Report how many lines in the records below contain the word "constraint". Nothing else belongs in the answer.

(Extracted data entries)
——

--- config.mk ---
export PLATFORM = sky130hd
export DESIGN_NAME = insertion_sorter
export DESIGN_NICKNAME = d
export VERILOG_FILES = /design/src/sv/ins_pkg.sv /design/src/sv/ins_cell.sv /design/src/sv/insertion_sorter.sv
export SDC_FILE = /design/constraint.sdc
export NUM_CORES = 2
export LEC_CHECK = 0
export ABC_AREA = 1
export BUFFER_PORTS_ARGS = -buffer_cell sky130_fd_sc_hd__buf_2
export CORE_ASPECT_RATIO = 0.5
export CORE_UTILIZATION = 28
export CTS_CLUSTER_DIAMETER = 100
export DETAILED_ROUTE_END_ITERATION = 6
export PLACE_DENSITY = 0.44
export SETUP_SLACK_MARGIN = 0.15
export SLEW_MARGIN = 10
export SYNTH_ARGS = -nofsm -noshare
export SYNTH_HDL_FRONTEND = slang
export SYNTH_HIERARCHICAL = 1
export SYNTH_SLANG_ARGS = --single-unit
--- constraint.sdc ---
create_clock -name clk -period 3.9 [get_ports clk]
set_input_delay 0.195 -clock clk [delete_from_list [all_inputs] [get_ports clk]]
set_output_delay 0.195 -clock clk [all_outputs]
set_load 0.005 [all_outputs]
--- src/sv/ins_pkg.sv ---
// Package: shared constants and transfer types for the insertion sorter.
`default_nettype none
package ins_pkg;

  localparam int CAPACITY = 16;
  localparam int CNT_W    = $clog2(CAPACITY + 1);

  typedef struct packed {
    logic signed [31:0] value;
    logic               last_item;
  } in_item_t;

  typedef struct packed {
    logic signed [31:0] sorted_value;
    logic               last_of_run;
    logic               overflow;
  } out_item_t;

  // Per-cycle command broadcast to every cell of the row.
  typedef struct packed {
    logic insert;
    logic shift;
  } cell_ctl_t;

  typedef enum logic [1:0] {
    ST_LOAD = 2'b01,
    ST_EMIT = 2'b10
  } state_t;

endpackage
`default_nettype wire

--- src/sv/ins_cell.sv ---
// Module: one compare-and-shift cell of the sorting row.
`default_nettype none
module ins_cell (
  input  wire logic               clk,
  input  wire ins_pkg::cell_ctl_t ctl,
  input  wire logic signed [31:0] new_value,
  input  wire logic               occ,
  input  wire logic               lower_gt,
  input  wire logic signed [31:0] lower_value,
  input  wire logic signed [31:0] upper_value,
  output logic signed [31:0]      value,
  output logic                    gt
);
  import ins_pkg::*;

  logic signed [31:0] value_r;
  logic signed [31:0] value_nxt;

  // An empty cell counts as larger than anything.
  assign gt    = !occ || (value_r > new_value);
  assign value = value_r;

  always_comb begin
    value_nxt = value_r;
    if (ctl.shift) begin
      value_nxt = upper_value;
    end else if (ctl.insert && gt) begin
      value_nxt = lower_gt ? lower_value : new_value;
    end
  end

  always_ff @(posedge clk) begin
    value_r <= value_nxt;
  end

endmodule
`default_nettype wire

--- src/sv/insertion_sorter.sv ---
// Module: streaming insertion sorter built from a row of compare-and-shift cells.
//
//  channel  | ports                    | transfer
//  ---------+--------------------------+------------------------------------------
//  input    | start, busy, in_item     | edge with start high and busy low
//  result   | out_valid, out_item      | edge ending each cycle out_valid is high
//
// Flow: a value without the last mark is inserted and the next one may follow
// every cycle. A value with the last mark is inserted the same way, then the row
// shifts down one place a cycle toward cell 0, giving n results (n = entries
// held, 1..CAPACITY) on consecutive cycles; busy is high while the row shifts,
// and each result is registered from cell 0. Reset is synchronous, clears the
// state, count, drop flag and strobe. The receiver cannot stall: each result stands for exactly one cycle.
`default_nettype none
module insertion_sorter (
  input  wire logic              clk,
  input  wire logic              rst_n,
  input  wire logic              start,
  output logic                   busy,
  input  wire ins_pkg::in_item_t in_item,
  output logic                   out_valid,
  output ins_pkg::out_item_t     out_item
);
  import ins_pkg::*;

  state_t           state_r, state_nxt;
  logic [CNT_W-1:0] count_r, count_nxt;
  logic             dropped_r, dropped_nxt;
  logic             out_valid_r, out_valid_nxt;
  out_item_t        out_item_r, out_item_nxt;

  cell_ctl_t                  ctl;
  logic                       accept;
  logic                       full;
  logic [CAPACITY-1:0]        occ;
  logic [CAPACITY-1:0]        gt;
  logic signed [31:0]         cell_value [CAPACITY];

  assign busy      = (state_r == ST_EMIT);
  assign accept    = start && !busy;
  assign full      = (count_r == CNT_W'(CAPACITY));
  assign out_valid = out_valid_r;
  assign out_item  = out_item_r;

  // Drop the value when the row is full; shift down while emitting.
  assign ctl.insert = accept && !full;
  assign ctl.shift  = busy;

  // Thermometer occupancy of the row from the fill count.
  generate
    for (genvar i = 0; i < CAPACITY; i++) begin : g_row
      logic               lower_gt;
      logic signed [31:0] lower_value;
      logic signed [31:0] upper_value;

      assign occ[i] = (CNT_W'(i) < count_r);

      if (i == 0) begin : g_first
        assign lower_gt    = 1'b0;
        assign lower_value = '0;
      end else begin : g_inner
        assign lower_gt    = gt[i-1];
        assign lower_value = cell_value[i-1];
      end

      if (i == CAPACITY - 1) begin : g_last
        assign upper_value = cell_value[i];
      end else begin : g_below
        assign upper_value = cell_value[i+1];
      end

      ins_cell u_cell (
        .clk         (clk),
        .ctl         (ctl),
        .new_value   (in_item.value),
        .occ         (occ[i]),
        .lower_gt    (lower_gt),
        .lower_value (lower_value),
        .upper_value (upper_value),
        .value       (cell_value[i]),
        .gt          (gt[i])
      );
    end
  endgenerate

  always_comb begin
    state_nxt     = state_r;
    count_nxt     = count_r;
    dropped_nxt   = dropped_r;
    out_valid_nxt = 1'b0;
    out_item_nxt  = out_item_r;

    case (state_r)
      ST_LOAD: begin
        if (accept) begin
          if (full) begin
            dropped_nxt = 1'b1;
          end else begin
            count_nxt = count_r + CNT_W'(1);
          end
          if (in_item.last_item) begin
            state_nxt = ST_EMIT;
          end
        end
      end
      ST_EMIT: begin
        // Cell 0 holds the smallest remaining entry; hand it out and advance.
        out_valid_nxt             = 1'b1;
        out_item_nxt.sorted_value = cell_value[0];
        out_item_nxt.last_of_run  = (count_r == CNT_W'(1));
        out_item_nxt.overflow     = dropped_r;
        count_nxt                 = count_r - CNT_W'(1);
        if (count_r == CNT_W'(1)) begin
          state_nxt   = ST_LOAD;
          dropped_nxt = 1'b0;
        end
      end
      default: begin
        state_nxt = ST_LOAD;
      end
    endcase
  end

  always_ff @(posedge clk) begin
    if (!rst_n) begin
      state_r     <= ST_LOAD;
      count_r     <= '0;
      dropped_r   <= 1'b0;
      out_valid_r <= 1'b0;
    end else begin
      state_r     <= state_nxt;
      count_r     <= count_nxt;
      dropped_r   <= dropped_nxt;
      out_valid_r <= out_valid_nxt;
    end
  end

  always_ff @(posedge clk) begin
    out_item_r <= out_item_nxt;
  end

endmodule
`default_nettype wire

# After elaboration in Yosys (flattened, before gate mapping)
# Cells that the tools add are included.
# W data, S select, Z words.
# op_classes
n_addsub,2
n_lt_le_gt_ge,32
n_eq_ne,9
n_mux,57
n_bitwise,1
reduce_logical,72
# op_table
cell,count
$mux W32,45
$gt A32 B32 Y1,16
$lt A4 B5 Y1 const A,8
$reduce_bool A2 Y1,16
$lt A3 B5 Y1 const A,4
$logic_and A1 B1 Y1,18
$logic_not A1 Y1,18
$logic_or A1 B1 Y1,16
$lt A1 B5 Y1 const A,2
$lt A2 B5 Y1 const A,2
$mux W5,2
$pmux W5 S2,1
$ne A2 B2 Y1 const B,4
$mux W2,3
$reduce_and A3 Y1,2
$add A5 B1 Y5 const B,1
$eq A5 B1 Y1 const B,1
$eq A5 B5 Y1 const B,1
$sub A5 B1 Y5 const B,1
$mux W1,4
$pmux W2 S2,1
$reduce_and A4 Y1,1
$eq A2 B1 Y1 const B,1
$eq A2 B2 Y1 const B,1
4 further kinds,4
# word_totals
ff_bits,555
out_inout_bits,36
wordCells,196

# Logic depth before layout (Yosys ltp)
# logic_depth
ltp_word,7
depth_mapped,21
depth_no_buf,19

# By module
# Netlist, hierarchy kept.
# by_module_without_submodules
mod,instances,cells_each,area_each_um2,seq_area_each_um2
ins_cell,16,292,2517.4,960.9
insertion_sorter,1,150,1775.5,1201.2

# Least setup slack after synthesis
# Ideal clock, no wire load.
# synth_path
kind,register to register
startpoint,register state_r[1]
endpoint,register g_row[0].u_cell.value_r[0] (enable)
t_arrival_ps,2945
required_ps,3422
setup_slack_ps,477
path_stages_with_launch,8
n_path_buf,0
path_cell_list,dfxtp_1 -> inv_1 -> nor2_4 -> nor2_1 -> nand2_1 -> inv_1 -> nand2_1 -> nand2_1
# synth_lines
element,line,text
"start, declared",insertion_sorter.sv:26,"state_t state_r, state_nxt;"
"start signal, assigned",insertion_sorter.sv:131,state_r <= state_nxt;
"end signal, assigned",ins_cell.sv:33,value_r <= value_nxt;
"end, declared",ins_cell.sv:16,logic signed [31:0] value_r;

# Worst setup path in the final report
# layout_path
startpoint,register g_row[12].u_cell.value_r[11]
endpoint,register g_row[12].u_cell.value_r[12] (enable)
# layout_via
elab_chain_cells,4
# layout_rtl
element,line,text
"start, declared",ins_cell.sv:16,
"start signal, assigned",ins_cell.sv:33,
$gt A32 B32 Y1,ins_cell.sv:20,assign gt = !occ || (value_r > new_value);
$logic_or A1 B1 Y1,ins_cell.sv:20,
named net g_row[13].lower_gt,insertion_sorter.sv:52,logic lower_gt;
$logic_and A1 B1 Y1,ins_cell.sv:27,end else if (ctl.insert && gt) begin
$reduce_bool A2 Y1 (no line),-,
# The timed path passes the listed nets, and every way through them passes these cells.
# A chain may end at the register's enable or synchronous reset.

==> flow_metrics.py <==
metrics = {
    "routing": {
        "wl_per_cell_um": 18.01,
        "first_pass_iters": 5,
        "antenna_left": 0,
        "drtIter0Drc": 2433,
        "vias_per_cell": 4.883,
        "drc_errors": 0,
        "via_count": 33710,
        "routed_wl_um": 124300,
    },
    "placement": {
        "gp_congestion": 0.8473,
        "dp_hpwl_um": 96270,
        "dp_cells": 6783,
        "port_buffers": 71,
    },
    "synth": {
        "synth_seq_cells": 555,
        "ys_types": 35,
        "ys_seq_area_frac": 0.3942,
        "synthCells": 4822,
        "synth_area_um2": 42050,
        "ys.flop_type": "edfxtp_1",
        "synth_edf_count": 546,
        "synth_area_per_cell_um2": 8.721,
        "synthArstFlopShare": 0,
        "ys.warnings.count": 6,
    },
    "timing": {
        "fmax_ghz": 0.3297,
        "setup_tns_ns": 0,
        "clock_skew_ns": 0.02057,
        "min_period_ns": 3.033,
        "slew_viol_final": 0,
        "finalCritPeriodShare": 0.7778,
        "hold_viol_final": 0,
        "setup_viol": 0,
        "hold_slack_ns": 0.1838,
        "relSlewSlack": 0.2797,
        "worst_pin_slew_ns": 1.080,
        "rsz0062_at_grt": "no",
    },
    "floorplanning": {
        "core_um2": 148900,
        "rows": 100,
        "initial_core_util": 0.2824,
        "die_width_um": 550.1,
        "die_area_um2": 151800,
        "ios": 72,
        "fp.dieH_um": 276.0,
    },
    "setup_path": {
        "slowest_stage": "edfxtp_1",
        "cp.arrival_ns": 3.37,
        "r2r_cells": 13,
        "cp_max_fo": 23,
        "crit_type": "reg -> reg",
        "cpMostUsedCell": "nand2_1",
        "endpoint_kind": "flip-flop",
        "slowest_delay_ns": 0.46,
        "r2r_slack_ns": 0.87,
        "critPathRequiredTime_ns": 4.24,
        "r2r_end": "g_row[12].u_cell/value[12]",
        "cp-start-kind": "flip-flop",
        "crit_family": "simple AND/OR/NAND/NOR gates",
        "cp.buffers_inverters": 1,
        "r2r-start": "g_row[12].u_cell/value[11]",
        "critical_path.cell_chain": "ha_1 -> a21oi_1 -> nand2_1 -> a21oi_1 -> nand2_1 -> nand2_1 -> nand2_1 -> nand2_1 -> nand3_2 -> nand2_2 -> nand2_1 -> nand2_1 -> buf_12",
    },
    "clocking": {
        "clk_latency_ns": 0.65,
        "clock_path_buffers": 3,
        "cts.sinks": 555,
        "numCtsBuffers": 68,
        "clk_pin_slew_ns": 0.06,
        "cts_root_buf": "clkbuf_16",
        "cts_tree": "yes",
        "htreeDepth": 3,
        "cts_resized": 0,
    },
    "layout": {
        "nets": 5418,
        "diodes": 0,
        "drive_gt1_frac": 0.08018,
        "fin_cells": 6903,
        "areaGrowthSynthToFinish_pct": 12.18,
    },
    "pwr": {
        "power.leakage_nw": 21.51,
        "power_mw": 18.13,
        "irDropWorstVdd_uv": 267.9,
        "power.density_nw_per_um2": 384.2,
    },
    "min_path": {
        "min_to": "g_row[6].u_cell/value[31]",
        "hp-start": "in_item[32]",
        "hold_depth": 3,
        "min_path_type": "in -> reg",
    },
    "global_routing": {
        "grt_pass1_wl_um": 192900,
        "grt_overflow": 0,
        "track_usage": 0.1609,
        "grt_max_degree": 63,
        "antenna_found_initial": 1,
        "grt_pass1_vias": 33090,
    },
    "run": {
        "max_cap_violations": 0,
    },
    "outcome": {
        "status": "finished clean",
    },
}
[worst max path at each step]
stage	startpoint	slack [ns]	cells past startpoint	end
after detailed placement	in_item[12]	0.57	15	g_row[1].u_cell/value[17]
after global routing	g_row[12].u_cell/value[11]	0.64	13	g_row[12].u_cell/value[9]
after global placement	in_item[12]	0.55	16	g_row[1].u_cell/value[15]
after floorplan	state_r[1]	0.48	7	g_row[0].u_cell/value[0]
final	g_row[12].u_cell/value[11]	0.87	13	g_row[12].u_cell/value[12]
after CTS	g_row[12].u_cell/value[11]	0.86	13	g_row[12].u_cell/value[13]
[where the power goes]
| group | switching (mW) | internal, mW |
|---|---|---|
| Combinational | 2.23 | 1.56 |
| Clock | 2.70 | 3.70 |
| Sequential | 0.600 | 7.33 |
| Total | 5.53 | 12.6 |
[repair_timing]
action / 4_1_cts / 5_1_grt
hold buffers: 3 / 0
endpoints found under the setup margin: 0 / 0
setup buffers: 0 / 0
endpoints found under the hold margin: 9 / 0
[state kept, by name, summed over array words and instances (netlist names)]
signal and cells:
dropped_r 1, g_row.u_cell/value 512, count_r 5, out_valid 1, state_r 2, out_item 34
[kinds of logic after synthesis]
group	Yosys count	share of synthesized area
flops	555	0.3942
buf+inv	902	0.08143
xor+xnor	3	0.0006249
simple gates	1503	0.1506
fa+ha+maj	515	0.1532
other cells	1	0.00008917
compound gates	1343	0.2199
[routing by layer]
| layer | part of all wire | global-route usage | vias up |
|---|---|---|---|
| li1 | - | - | 16820 |
| met1 | 0.52 | 0.2421 | 16060 |
| met2 | 0.42 | 0.2399 | 689 |
| met3 | 0.040 | 0.01997 | 139 |
| met4 | 0.024 | 0.04204 | 0 |
| met5 | 0 | 0 | - |
[cell usage after synthesis (2+ instances only)]
cell type | n | share of area
nand4_1 | 34 | 0.0051
edfxtp_1 | 546 | 0.39
ha_1 | 515 | 0.15
a21o_1 | 16 | 0.0029
nand2_1 | 1140 | 0.10
o21a_1 | 496 | 0.089
o211ai_1 | 464 | 0.083
clkbuf_1 | 192 | 0.017
xor2_1 | 2 | 0.00042
inv_2 | 17 | 0.0015
buf_2 | 19 | 0.0023
nand2_4 | 2 | 0.00054
nor2_4 | 2 | 0.00054
nand2_2 | 32 | 0.0048
o21ai_0 | 36 | 0.0043
a21oi_1 | 308 | 0.037
nand3_2 | 17 | 0.0040
nor2_2 | 32 | 0.0048
nand3_1 | 42 | 0.0050
nand4_2 | 16 | 0.0048
inv_1 | 672 | 0.060
o31ai_1 | 2 | 0.00036
dfxtp_1 | 9 | 0.0043
nor3_2 | 16 | 0.0038
a21oi_2 | 17 | 0.0035
nor2_1 | 168 | 0.015
buf_6 | 2 | 0.00054
[cell usage in the layout, fill, tap and decap left out, drive strengths merged, types with 2 or more instances in the layout]
cell	synthesis	final
ha	515	515
clkbuf	192	86
nand4	50	50
nor2	202	202
conb	1	33
a21o	16	16
dfxtp	9	9
nand3	59	59
xor2	2	2
inv	689	690
o211ai	464	464
bufinv	0	6
dlygate4sd3	0	3
buf	21	153
nor3	17	17
o21a	496	496
clkinv	0	23
o31ai	2	2
edfxtp	546	546
o21ai	37	37
a21oi	325	325
nand2	1174	1174
[tightest hold or removal path, delay by kind of cell]
family                 cells  cell delay, ns
AO/OA/AOI/OAI              1            0.06
AND/OR/NAND/NOR            1            0.13
buffers and inverters      1            0.26
[through the flow]
stage                     utilization  area [µm²]  worst slack, ns
after floorplan                     -       42170           0.4772
after global placement         0.3024       45020           0.5482
after detailed placement       0.3024       45020           0.5706
after CTS                      0.3169       47180           0.8567
after global routing           0.3169       47180           0.6369
final                          0.3169       47180           0.8668
[cell type report]
class                      count  area, µm²
clock inverter                31      294.0
multi-input combinational   3397      22170
timing repair buffer         156       1226
fill                       15460     101700
sequential                   555      16580
clock buffer                  86       1833
inverter                     689       2586
tap                         1989       2489
Power figures use the tool's default switching activity.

——

### [Reply]
2